「ずっと低血圧だったのに、急に『血圧高め』と言われた」「症状は何もないのに血圧が高い」――。男性の病気というイメージが強かった「高血圧」に怯える4、50代の女性が多いといいます。
『座り方、食べ方、眠り方で下がる!血圧リセット術』の著者であり、年間7500人の高血圧患者を診察する市原淳弘医師は、「女性は閉経期にさしかかる頃から、血圧コントロールを意識してほしい」と警鐘を鳴らします。
そこで今回、閉経期の女性が気をつけるべき高血圧について聞きました。
市原淳弘さん:1961年、愛知県生まれ。日本高血圧学会高血圧専門医。現在、東京女子医科大学内分泌内科学講座の教授・講座主任などを務める。テレビ出演や講演も多数。
―4、50代女性で血圧を気にする人が増えています。
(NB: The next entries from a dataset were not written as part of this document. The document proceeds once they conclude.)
<file path="config.mk">
export PLATFORM = sky130hd
export DESIGN_NAME = pulse_follower
export DESIGN_NICKNAME = d
export VERILOG_FILES = /design/src/core/pulse_follower_pkg.sv /design/src/core/pin_sync.sv /design/src/core/quad_decode.sv /design/src/core/pulse_follower.sv
export SDC_FILE = /design/constraint.sdc
export NUM_CORES = 2
export LEC_CHECK = 0
export BUFFER_PORTS_ARGS = -buffer_cell sky130_fd_sc_hd__buf_2
export CAP_MARGIN = 20
export CORE_ASPECT_RATIO = 1.75
export CORE_MARGIN = 4
export CORE_UTILIZATION = 45
export CTS_CLUSTER_DIAMETER = 30
export DETAILED_ROUTE_END_ITERATION = 10
export SLEW_MARGIN = 10
export SYNTH_ARGS = -nofsm -noshare
export SYNTH_HDL_FRONTEND = slang
export SYNTH_HIERARCHICAL = 1
export SYNTH_SLANG_ARGS = --single-unit
</file>
<file path="constraint.sdc">
create_clock -name pclk -period 10 [get_ports pclk]
set_clock_uncertainty 0.15 [all_clocks]
set_input_delay 1 -clock pclk [delete_from_list [all_inputs] [get_ports pclk]]
set_output_delay 1 -clock pclk [all_outputs]
set_load 0.1 [all_outputs]
</file>
<file path="src/core/pulse_follower_pkg.sv">
// constants, types and helpers shared by the pulse follower design
`default_nettype none

package pulse_follower_pkg;

  // ==========================================================
  // register map, byte addresses on the apb bus
  localparam logic [7:0] OFS_CTRL     = 8'h00;
  localparam logic [7:0] OFS_GEAR_IN  = 8'h04;
  localparam logic [7:0] OFS_GEAR_OUT = 8'h08;
  localparam logic [7:0] OFS_KP       = 8'h0c;
  localparam logic [7:0] OFS_CMD_POS  = 8'h10;
  localparam logic [7:0] OFS_FB_POS   = 8'h14;
  localparam logic [7:0] OFS_POS_ERR  = 8'h18;
  localparam logic [7:0] OFS_VEL_CMD  = 8'h1c;

  // ==========================================================
  // field layouts and enumerations
  typedef enum logic [1:0] {
    MODE_STEP_DIR = 2'b00,
    MODE_QUAD     = 2'b01,
    MODE_CW_CCW   = 2'b10
  } follow_mode_e;

  typedef enum logic [1:0] {
    SRC_SCHMITT = 2'b00,
    SRC_OPTO    = 2'b01,
    SRC_DIFF    = 2'b10
  } input_src_e;

  // control word, bit 0 = enable, bit 6 = zero (self clearing)
  typedef struct packed {
    logic         zero_pos;
    input_src_e   src;
    logic         reverse;
    follow_mode_e mode;
    logic         enable;
  } ctrl_s;

  // command pins, one step and one direction per receiver type
  typedef struct packed {
    logic step_se;
    logic dir_se;
    logic step_opto;
    logic dir_opto;
    logic step_diff;
    logic dir_diff;
  } cmd_pins_s;

  localparam int unsigned CTRL_W = 7;
  localparam int unsigned PINS_W = 6;

  // ==========================================================
  // values after reset
  localparam ctrl_s       CTRL_RST     = 7'h00;
  localparam logic [15:0] GEAR_IN_RST  = 16'h0001;
  localparam logic [15:0] GEAR_OUT_RST = 16'h0001;
  localparam logic [15:0] KP_RST       = 16'h0040;

  // ==========================================================
  // clamp a gain product to the signed 32-bit range
  function automatic logic signed [31:0] sat32(
    input logic signed [48:0] v
  );
    logic signed [31:0] r;
    r = v[31:0];
    if (v > 49'sh0_0000_7fff_ffff)
      r = 32'sh7fff_ffff;
    else if (v < -49'sh0_0000_8000_0000)
      r = 32'sh8000_0000;
    return r;
  endfunction

endpackage

`default_nettype wire

</file>
<file path="src/core/pin_sync.sv">
// two flip-flop synchroniser for a vector of asynchronous pins
`default_nettype none

module pin_sync #(
  parameter int unsigned W = 1
) (
  input  wire logic         pclk,    // system clock
  input  wire logic         presetn, // async reset, active low
  input  wire logic [W-1:0] d,       // raw pin levels
  output logic      [W-1:0] q        // synchronised levels
);

  logic [W-1:0] s1_q;
  logic [W-1:0] s2_q;

  // ==========================================================
  // first stage feeds only the second stage
  always_ff @(posedge pclk or negedge presetn)
  begin
    if (!presetn)
    begin
      s1_q <= '0;
      s2_q <= '0;
    end
    else
    begin
      s1_q <= d;
      s2_q <= s1_q;
    end
  end

  assign q = s2_q;

endmodule

`default_nettype wire

</file>
<file path="src/core/quad_decode.sv">
// quadrature a/b decoder giving one up or down pulse per edge
`default_nettype none

module quad_decode (
  input  wire logic pclk,    // system clock
  input  wire logic presetn, // async reset, active low
  input  wire logic a,       // synchronised phase a
  input  wire logic b,       // synchronised phase b
  output logic      up,      // one cycle pulse, forward edge
  output logic      dn       // one cycle pulse, backward edge
);

  logic a_q;
  logic b_q;
  logic chg;

  // ==========================================================
  // previous phase levels
  always_ff @(posedge pclk or negedge presetn)
  begin
    if (!presetn)
    begin
      a_q <= 1'b0;
      b_q <= 1'b0;
    end
    else
    begin
      a_q <= a;
      b_q <= b;
    end
  end

  // single phase change counts, double change is dropped
  assign chg = (a ^ a_q) ^ (b ^ b_q);
  assign up  = chg & (a_q ^ b);
  assign dn  = chg & ~(a_q ^ b);

endmodule

`default_nettype wire

</file>
<file path="src/core/pulse_follower.sv">
// pulse follower command counter with apb registers
`default_nettype none

module pulse_follower (
  input  wire logic                          pclk,     // 125 mhz clock
  input  wire logic                          presetn,  // async reset, low
  input  wire logic                          psel,     // apb select
  input  wire logic                          penable,  // apb access phase
  input  wire logic                          pwrite,   // apb write
  input  wire logic [7:0]                    paddr,    // apb byte address
  input  wire logic [31:0]                   pwdata,   // apb write data
  output logic      [31:0]                   prdata,   // apb read data
  output logic                               pready,   // apb ready
  output logic                               pslverr,  // apb error
  input  wire pulse_follower_pkg::cmd_pins_s cmd_pins, // command pins
  input  wire logic                          fb_a,     // feedback phase a
  input  wire logic                          fb_b,     // feedback phase b
  output logic      [31:0]                   pos_err,  // command - feedback
  output logic      [31:0]                   vel_cmd   // velocity command
);
  import pulse_follower_pkg::*;

  logic [PINS_W+1:0]  sync_out;
  cmd_pins_s          pins_s;
  logic               fa_s;
  logic               fb_s;
  ctrl_s              ctrl_q;
  logic [15:0]        gear_in_q;
  logic [15:0]        gear_out_q;
  logic [15:0]        kp_q;
  logic               pready_q;
  logic               pslverr_q;
  logic [31:0]        prdata_q;
  logic [31:0]        rdata_d;
  logic               rmiss_d;
  logic               wr_done;
  logic               sel_step;
  logic               sel_dir;
  logic               step_prev_q;
  logic               dir_prev_q;
  logic               rise_step;
  logic               rise_ccw;
  logic               cq_up;
  logic               cq_dn;
  logic               fq_up;
  logic               fq_dn;
  logic               ev_d;
  logic               up_raw;
  logic               ev_q;
  logic               ev_up_q;
  logic signed [39:0] pend_q;
  logic signed [39:0] gi40;
  logic signed [39:0] go40;
  logic               fwd;
  logic               back;
  logic signed [31:0] cmd_q;
  logic signed [31:0] fb_q;
  logic signed [31:0] err_q;
  logic signed [31:0] vel_q;
  logic signed [48:0] prod;

  // ==========================================================
  // input synchronisers and quadrature decoders
  pin_sync #(.W(PINS_W + 2)) u_sync (
    .pclk    (pclk),
    .presetn (presetn),
    .d       ({cmd_pins, fb_a, fb_b}),
    .q       (sync_out)
  );

  assign pins_s = sync_out[PINS_W+1:2];
  assign fa_s   = sync_out[1];
  assign fb_s   = sync_out[0];

  // command quadrature only from the differential receivers
  quad_decode u_cmd_quad (
    .pclk    (pclk),
    .presetn (presetn),
    .a       (pins_s.step_diff),
    .b       (pins_s.dir_diff),
    .up      (cq_up),
    .dn      (cq_dn)
  );

  quad_decode u_fb_quad (
    .pclk    (pclk),
    .presetn (presetn),
    .a       (fa_s),
    .b       (fb_s),
    .up      (fq_up),
    .dn      (fq_dn)
  );

  // ==========================================================
  // apb slave, one wait state on every transfer
  assign wr_done = psel & penable & pready_q & pwrite;

  // read mux and unmapped address decode
  always_comb
  begin
    rdata_d = 32'h0000_0000;
    rmiss_d = 1'b0;
    case (paddr)
      OFS_CTRL:     rdata_d = {25'h0000000, ctrl_q};
      OFS_GEAR_IN:  rdata_d = {16'h0000, gear_in_q};
      OFS_GEAR_OUT: rdata_d = {16'h0000, gear_out_q};
      OFS_KP:       rdata_d = {16'h0000, kp_q};
      OFS_CMD_POS:  rdata_d = cmd_q;
      OFS_FB_POS:   rdata_d = fb_q;
      OFS_POS_ERR:  rdata_d = err_q;
      OFS_VEL_CMD:  rdata_d = vel_q;
      default:      rmiss_d = 1'b1;
    endcase
  end

  // ready, error and read data handshake
  always_ff @(posedge pclk or negedge presetn)
  begin
    if (!presetn)
    begin
      pready_q  <= 1'b0;
      pslverr_q <= 1'b0;
      prdata_q  <= 32'h0000_0000;
    end
    else
    begin
      pready_q  <= psel & penable & ~pready_q;
      pslverr_q <= psel & penable & ~pready_q & rmiss_d;
      if (psel & penable & ~pready_q & ~pwrite)
        prdata_q <= rdata_d;
    end
  end

  // writable registers, values act on the next cycle
  always_ff @(posedge pclk or negedge presetn)
  begin
    if (!presetn)
    begin
      ctrl_q     <= CTRL_RST;
      gear_in_q  <= GEAR_IN_RST;
      gear_out_q <= GEAR_OUT_RST;
      kp_q       <= KP_RST;
    end
    else
    begin
      ctrl_q.zero_pos <= 1'b0;
      if (wr_done && paddr == OFS_CTRL)
        ctrl_q <= pwdata[CTRL_W-1:0];
      if (wr_done && paddr == OFS_GEAR_IN)
        gear_in_q <= pwdata[15:0];
      if (wr_done && paddr == OFS_GEAR_OUT)
        gear_out_q <= pwdata[15:0];
      if (wr_done && paddr == OFS_KP)
        kp_q <= pwdata[15:0];
    end
  end

  // ==========================================================
  // command source select and edge detection
  always_comb
  begin
    case (ctrl_q.src)
      SRC_SCHMITT:
      begin
        sel_step = pins_s.step_se;
        sel_dir  = pins_s.dir_se;
      end
      SRC_OPTO:
      begin
        sel_step = pins_s.step_opto;
        sel_dir  = pins_s.dir_opto;
      end
      default:
      begin
        sel_step = pins_s.step_diff;
        sel_dir  = pins_s.dir_diff;
      end
    endcase
  end

  // previous levels for rising edge detection
  always_ff @(posedge pclk or negedge presetn)
  begin
    if (!presetn)
    begin
      step_prev_q <= 1'b0;
      dir_prev_q  <= 1'b0;
    end
    else
    begin
      step_prev_q <= sel_step;
      dir_prev_q  <= sel_dir;
    end
  end

  assign rise_step = sel_step & ~step_prev_q;
  assign rise_ccw  = sel_dir & ~dir_prev_q;

  // one signed command event per decoded edge
  always_comb
  begin
    ev_d   = 1'b0;
    up_raw = 1'b0;
    if (ctrl_q.enable)
    begin
      case (ctrl_q.mode)
        MODE_STEP_DIR:
        begin
          ev_d   = rise_step;
          up_raw = sel_dir;
        end
        MODE_QUAD:
        begin
          ev_d   = cq_up | cq_dn;
          up_raw = cq_up;
        end
        MODE_CW_CCW:
        begin
          ev_d   = rise_step ^ rise_ccw;
          up_raw = rise_step;
        end
        default:
        begin
          ev_d   = 1'b0;
          up_raw = 1'b0;
        end
      endcase
    end
  end

  // event register with reverse applied
  always_ff @(posedge pclk or negedge presetn)
  begin
    if (!presetn)
    begin
      ev_q    <= 1'b0;
      ev_up_q <= 1'b0;
    end
    else
    begin
      ev_q    <= ev_d;
      ev_up_q <= up_raw ^ ctrl_q.reverse;
    end
  end

  // ==========================================================
  // electronic gear: pending numerator drained one count a cycle
  assign gi40 = {24'h000000, gear_in_q};
  assign go40 = {24'h000000, gear_out_q};
  assign fwd  = (gear_in_q != 16'h0000) && (pend_q >= gi40);
  assign back = (gear_in_q != 16'h0000) && (pend_q <= -gi40);

  // remainder stays in the pending count between pulses
  always_ff @(posedge pclk or negedge presetn)
  begin
    if (!presetn)
      pend_q <= 40'sh00_0000_0000;
    else if (ctrl_q.zero_pos)
      pend_q <= 40'sh00_0000_0000;
    else
      pend_q <= pend_q
              + (ev_q ? (ev_up_q ? go40 : -go40) : 40'sh00_0000_0000)
              - (fwd ? gi40 : 40'sh00_0000_0000)
              + (back ? gi40 : 40'sh00_0000_0000);
  end

  // 32-bit command position counter
  always_ff @(posedge pclk or negedge presetn)
  begin
    if (!presetn)
      cmd_q <= 32'sh0000_0000;
    else if (ctrl_q.zero_pos)
      cmd_q <= 32'sh0000_0000;
    else if (fwd)
      cmd_q <= cmd_q + 32'sh0000_0001;
    else if (back)
      cmd_q <= cmd_q - 32'sh0000_0001;
  end

  // 32-bit feedback position counter
  always_ff @(posedge pclk or negedge presetn)
  begin
    if (!presetn)
      fb_q <= 32'sh0000_0000;
    else if (ctrl_q.zero_pos)
      fb_q <= 32'sh0000_0000;
    else if (fq_up)
      fb_q <= fb_q + 32'sh0000_0001;
    else if (fq_dn)
      fb_q <= fb_q - 32'sh0000_0001;
  end

  // ==========================================================
  // position error and proportional velocity command
  assign prod = err_q * $signed({1'b0, kp_q});

  always_ff @(posedge pclk or negedge presetn)
  begin
    if (!presetn)
    begin
      err_q <= 32'sh0000_0000;
      vel_q <= 32'sh0000_0000;
    end
    else
    begin
      err_q <= cmd_q - fb_q;
      vel_q <= sat32(prod);
    end
  end

  assign prdata  = prdata_q;
  assign pready  = pready_q;
  assign pslverr = pslverr_q;
  assign pos_err = err_q;
  assign vel_cmd = vel_q;

  // ==========================================================
  // checks
  property p_step_dir;
    @(posedge pclk) disable iff (!presetn)
    (ctrl_q.enable && ctrl_q.mode == MODE_STEP_DIR && rise_step)
      |=> (ev_q && ev_up_q == ($past(sel_dir) ^ $past(ctrl_q.reverse)));
  endproperty
  a_step_dir: assert property (p_step_dir)
    else $error("step edge not turned into a signed event");

  property p_no_step;
    @(posedge pclk) disable iff (!presetn)
    (ctrl_q.mode == MODE_STEP_DIR && !rise_step) |=> !ev_q;
  endproperty
  a_no_step: assert property (p_no_step)
    else $error("event without a step edge");

  property p_cw_ccw;
    @(posedge pclk) disable iff (!presetn)
    (ctrl_q.enable && ctrl_q.mode == MODE_CW_CCW && rise_ccw && !rise_step)
      |=> (ev_q && ev_up_q == $past(ctrl_q.reverse));
  endproperty
  a_cw_ccw: assert property (p_cw_ccw)
    else $error("ccw pulse did not move backward");

  property p_quad;
    @(posedge pclk) disable iff (!presetn)
    (ctrl_q.enable && ctrl_q.mode == MODE_QUAD)
      |=> (ev_q == ($past(cq_up) || $past(cq_dn)));
  endproperty
  a_quad: assert property (p_quad)
    else $error("quadrature command edge miscounted");

  property p_gear_step;
    @(posedge pclk) disable iff (!presetn)
    (!ctrl_q.zero_pos && gear_in_q != 16'h0000 && pend_q >= gi40)
      |=> (cmd_q == $past(cmd_q) + 32'sh0000_0001);
  endproperty
  a_gear_step: assert property (p_gear_step)
    else $error("command counter did not advance on gear overflow");

  property p_gear_hold;
    @(posedge pclk) disable iff (!presetn)
    (!ctrl_q.zero_pos && !ev_q && !fwd && !back) |=> $stable(pend_q);
  endproperty
  a_gear_hold: assert property (p_gear_hold)
    else $error("gear remainder changed without cause");

  property p_gear_write;
    @(posedge pclk) disable iff (!presetn)
    (wr_done && paddr == OFS_GEAR_OUT)
      |=> (gear_out_q == $past(pwdata[15:0]));
  endproperty
  a_gear_write: assert property (p_gear_write)
    else $error("gear output value not applied at once");

  property p_err;
    @(posedge pclk) disable iff (!presetn)
    1'b1 |=> (err_q == $past(cmd_q) - $past(fb_q));
  endproperty
  a_err: assert property (p_err)
    else $error("position error not command minus feedback");

  property p_vel;
    @(posedge pclk) disable iff (!presetn)
    1'b1 |=> (vel_q == sat32($past(err_q) * $signed({1'b0,
              $past(kp_q)})));
  endproperty
  a_vel: assert property (p_vel)
    else $error("velocity command not error times gain");

  property p_apb_wait;
    @(posedge pclk) disable iff (!presetn)
    (psel && !penable) ##1 (psel && penable) |=> pready_q;
  endproperty
  a_apb_wait: assert property (p_apb_wait)
    else $error("apb transfer not answered after one wait state");

endmodule

`default_nettype wire

</file>
==> run metrics <==
run status=complete, no violations; # port buffers=134; layout cell share with drive strength beyond 1=8.36%; setup TNS=0 ns; min Tclk post-route=8.76 ns; post-CTS sizing=0; DRT Pass-1 Iters=6; # diodes=0; Worst-path clk slew=0.07 ns; FF/Latch Area=7040 um^2; Pwr per Cell Area=279 nW/um^2; Hold Crit Class=reg2reg; Max Fclk=114 MHz; height of the die=398 um; CTS buffer count=46; die area=92100 um^2; dpl ws=1.23 ns; Max Cap Viol=0; Synth Area in XOR/XNOR=3.98%; critical path's slowest cell=o311ai_0; mux share of post-synthesis cell area=1.22%; DRT Wirelength=119 mm; Met1 Wirelength=43.5 mm; Final Cycle Share=87.6%; vias in the first global route=33.6k; routed wl met3=5.06 mm; CTS tree=done; Setup crit end kind=register; Crit Path Category=reg2reg; post-route ant nets=0; # DRC=0; Syn Area/Cell=8.90 um^2; nets@finish=5390; dpl hpwl=94.2 mm; Lkg Pwr=21.4 nW; flops & latches, synth=281; clock latency at the later pin of the worst-skew pair=0.59 ns; CP Launch Type=register; Worst VDD drop=0.000387 V; asr flop ratio synth=100%; final hold vios=0; # rows=143; PnR worst setup slack=1.24 ns; Slew Limit Fails=0; register area share after synthesis=17.9%; compound-gate portion of the synthesized area=13.7%; Root Driver=clkbuf_16; simple-gate portion of the synthesized area=15.8%; Boundary Pins=151; Multi-input gate area=28600 um^2; slowest cell delay on critical path=0.68 ns; Slew HR=23.1%; post-synthesis cell area=39200 um^2; CTS Hold Bufs=0; fin util=49.3%; DR top layer=met4; Max Root-Sink Buffers=3; routability congestion estimate from global placement=0.958; setup violators final=0; Tot Pwr=0.0119 W; Syn Nets=5332; htree depth=2; area delta synth->final=8.91%; count of cell types in the netlist=95; Worst Tran Pin Value=1.15 ns; fill count=8401; Initial Util=45.3%; total grt overflow=0; CP arrival=9.05 ns; CP max FO=16; Post-synth EDFFs=0; largest net degree at the start of global routing=94; ys flop type=dfrtp_1; initial antenna violation count=0; GRT Util Overall=26.1%; Vias/cell=5.56; clock sinks=281; routed length on met2=63.4 mm; Vias=31.5k; WL/cell=21.0 um; post-CTS setup buffer count=0; Syn Inst Count=4403; Initial DRC Count=1899; RSZ-0062 raised after global routing=false; global-route wire length before repair=188 mm; yosys warns=6; required time of the critical path=10.29 ns; Die X=231 um; Synth Area in Adders=38.0%; core area=86600 um^2; largest family of logic cells by synthesized area=adder cells
[per-stage QoR]
stage | area [um^2] | hold slack, ns | instances
after global placement | 41100 | 0.185 | 5571
after detailed placement | 41100 | 0.185 | 5573
after global routing | 42700 | 0.206 | 5659
after CTS | 42700 | 0.189 | 5659
after floorplan | 39200 | 0.181 | 4403
final | 42700 | 0.199 | 5659
[cell type report]
cell class,count,area share (%)
inverters,781,6.87
multi-input cells,3164,66.9
flip-flops and latches,281,16.5
repair buffers,187,2.62
well taps,1160,3.40
clock buffers,46,2.70
clock inverters,40,1.03
[critical path: cells and delay by family (launching register included)]
kind	cells	cell delay [ns]
adder cells (fa/ha/maj)	4	1.42
AND/OR/NAND/NOR	9	2.84
flip-flops	1	0.48
multiplexers	1	0.15
buffers and inverters	1	0.04
XOR/XNOR	1	0.14
AO/OA/AOI/OAI	14	3.37
[worst paths after layout]
check | slack [ns] | to | cells past startpoint | start
setup / recovery | 1.24 | pend_q[39]$_DFF_PN0_ | 30 | gear_in_q[2]$_DFFE_PN0P_
hold / removal | 0.20 | u_sync/q[5]$_DFF_PN0_ | 0 | u_sync/s1_q[5]$_DFF_PN0_
setup reg to reg | 1.24 | pend_q[39]$_DFF_PN0_ | 30 | gear_in_q[2]$_DFFE_PN0P_
hold reg to reg | 0.20 | u_sync/q[5]$_DFF_PN0_ | 0 | u_sync/s1_q[5]$_DFF_PN0_
max in group asynchronous | 7.87 | kp_q[14]$_DFFE_PN0P_ | 2 | presetn
min in group asynchronous | 0.29 | prdata[29]$_DFFE_PN0P_ | 1 | presetn
[state kept, by name, summed over array words and instances, names as in the netlist, 7 cells and up]
| signal | count |
|---|---|
| cmd_q | 32 |
| ctrl_q | 7 |
| fb_q | 32 |
| gear_in_q | 16 |
| gear_out_q | 16 |
| kp_q | 16 |
| pend_q | 40 |
| pos_err | 32 |
| prdata | 32 |
| u_sync/q | 8 |
| u_sync/s1_q | 8 |
| vel_cmd | 32 |
[cells in the final DEF (no fill, tap or decap), types with 32 or more instances in the layout]
| cell | count |
|---|---|
| fa_1 | 524 |
| and2_1 | 251 |
| dfrtp_1 | 271 |
| a21o_1 | 83 |
| a22o_1 | 55 |
| xor2_1 | 69 |
| xnor2_1 | 109 |
| a21oi_1 | 212 |
| o21ai_0 | 156 |
| inv_1 | 781 |
| buf_4 | 51 |
| buf_2 | 133 |
| nand3_1 | 53 |
| nand2_1 | 496 |
| nor2_1 | 175 |
| clkbuf_16 | 46 |
| nand2b_1 | 32 |
| a22oi_1 | 41 |
| mux2_2 | 37 |
| nand4_1 | 44 |
| ha_1 | 352 |
| nor3_1 | 60 |
[where the power goes]
group | switching, W | total, W | internal (W)
Clock | 0.000715 | 0.00164 | 0.000922
Sequential | 0.000923 | 0.00251 | 0.00158
Combinational | 0.00474 | 0.00776 | 0.00302
[Yosys cell counts, types with 53 or more instances]
| master | number | share of area [%] |
|---|---|---|
| inv_1 | 781 | 7.5 |
| fa_1 | 524 | 27 |
| nand2_1 | 496 | 4.7 |
| ha_1 | 352 | 11 |
| dfrtp_1 | 278 | 18 |
| and2_1 | 251 | 4.0 |
| a21oi_1 | 212 | 2.7 |
| nor2_1 | 178 | 1.7 |
| clkbuf_1 | 164 | 1.6 |
| o21ai_0 | 156 | 2.0 |
| xnor2_1 | 109 | 2.4 |
| a21o_1 | 83 | 1.6 |
| xor2_1 | 69 | 1.5 |
| nor3_1 | 67 | 0.86 |
| a22o_1 | 55 | 1.2 |
| nand3_1 | 53 | 0.68 |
この時期の女性は高血圧になりやすいのでしょうか。
まず言えるのは、この年代は「閉経」の影響を受けるということです。
早い人では40代前半、遅い人でも50代後半に閉経を迎えますが、閉経の前後5年間、合計10年間は「更年期」と呼ばれます。
更年期の間は、女性ホルモンの分泌量が揺らぎ、上下を繰り返しながら年齢と共に減少してくのですが、それによって高血圧になりやすくなるのです。
なぜ女性ホルモンと血圧が結びつくのか、「?」かもしれませんね。
そこには、血管拡張作用のある「NO(エヌ・オー)」こと、一酸化窒素が大きく関わっています。
少し専門的な話になりますが、血圧をリセットするうえで欠かせないNOは、血管内皮細胞で作られ、硬くなった血管を広げて血圧を下げてくれる機能がある、今大注目の物質です。
このNOを多く生み出すことで血管を若々しい状態に保つことができるのですが、NOを産出するもとである内皮細胞を下支えしているのが、女性ホルモンなのです。
そのため、女性ホルモンが減少すると血管内皮細胞の働きも鈍くなり、NOの分泌も少なくなっていった結果、血管のしなやかさが損なわれ、血圧が上がってしまうのです。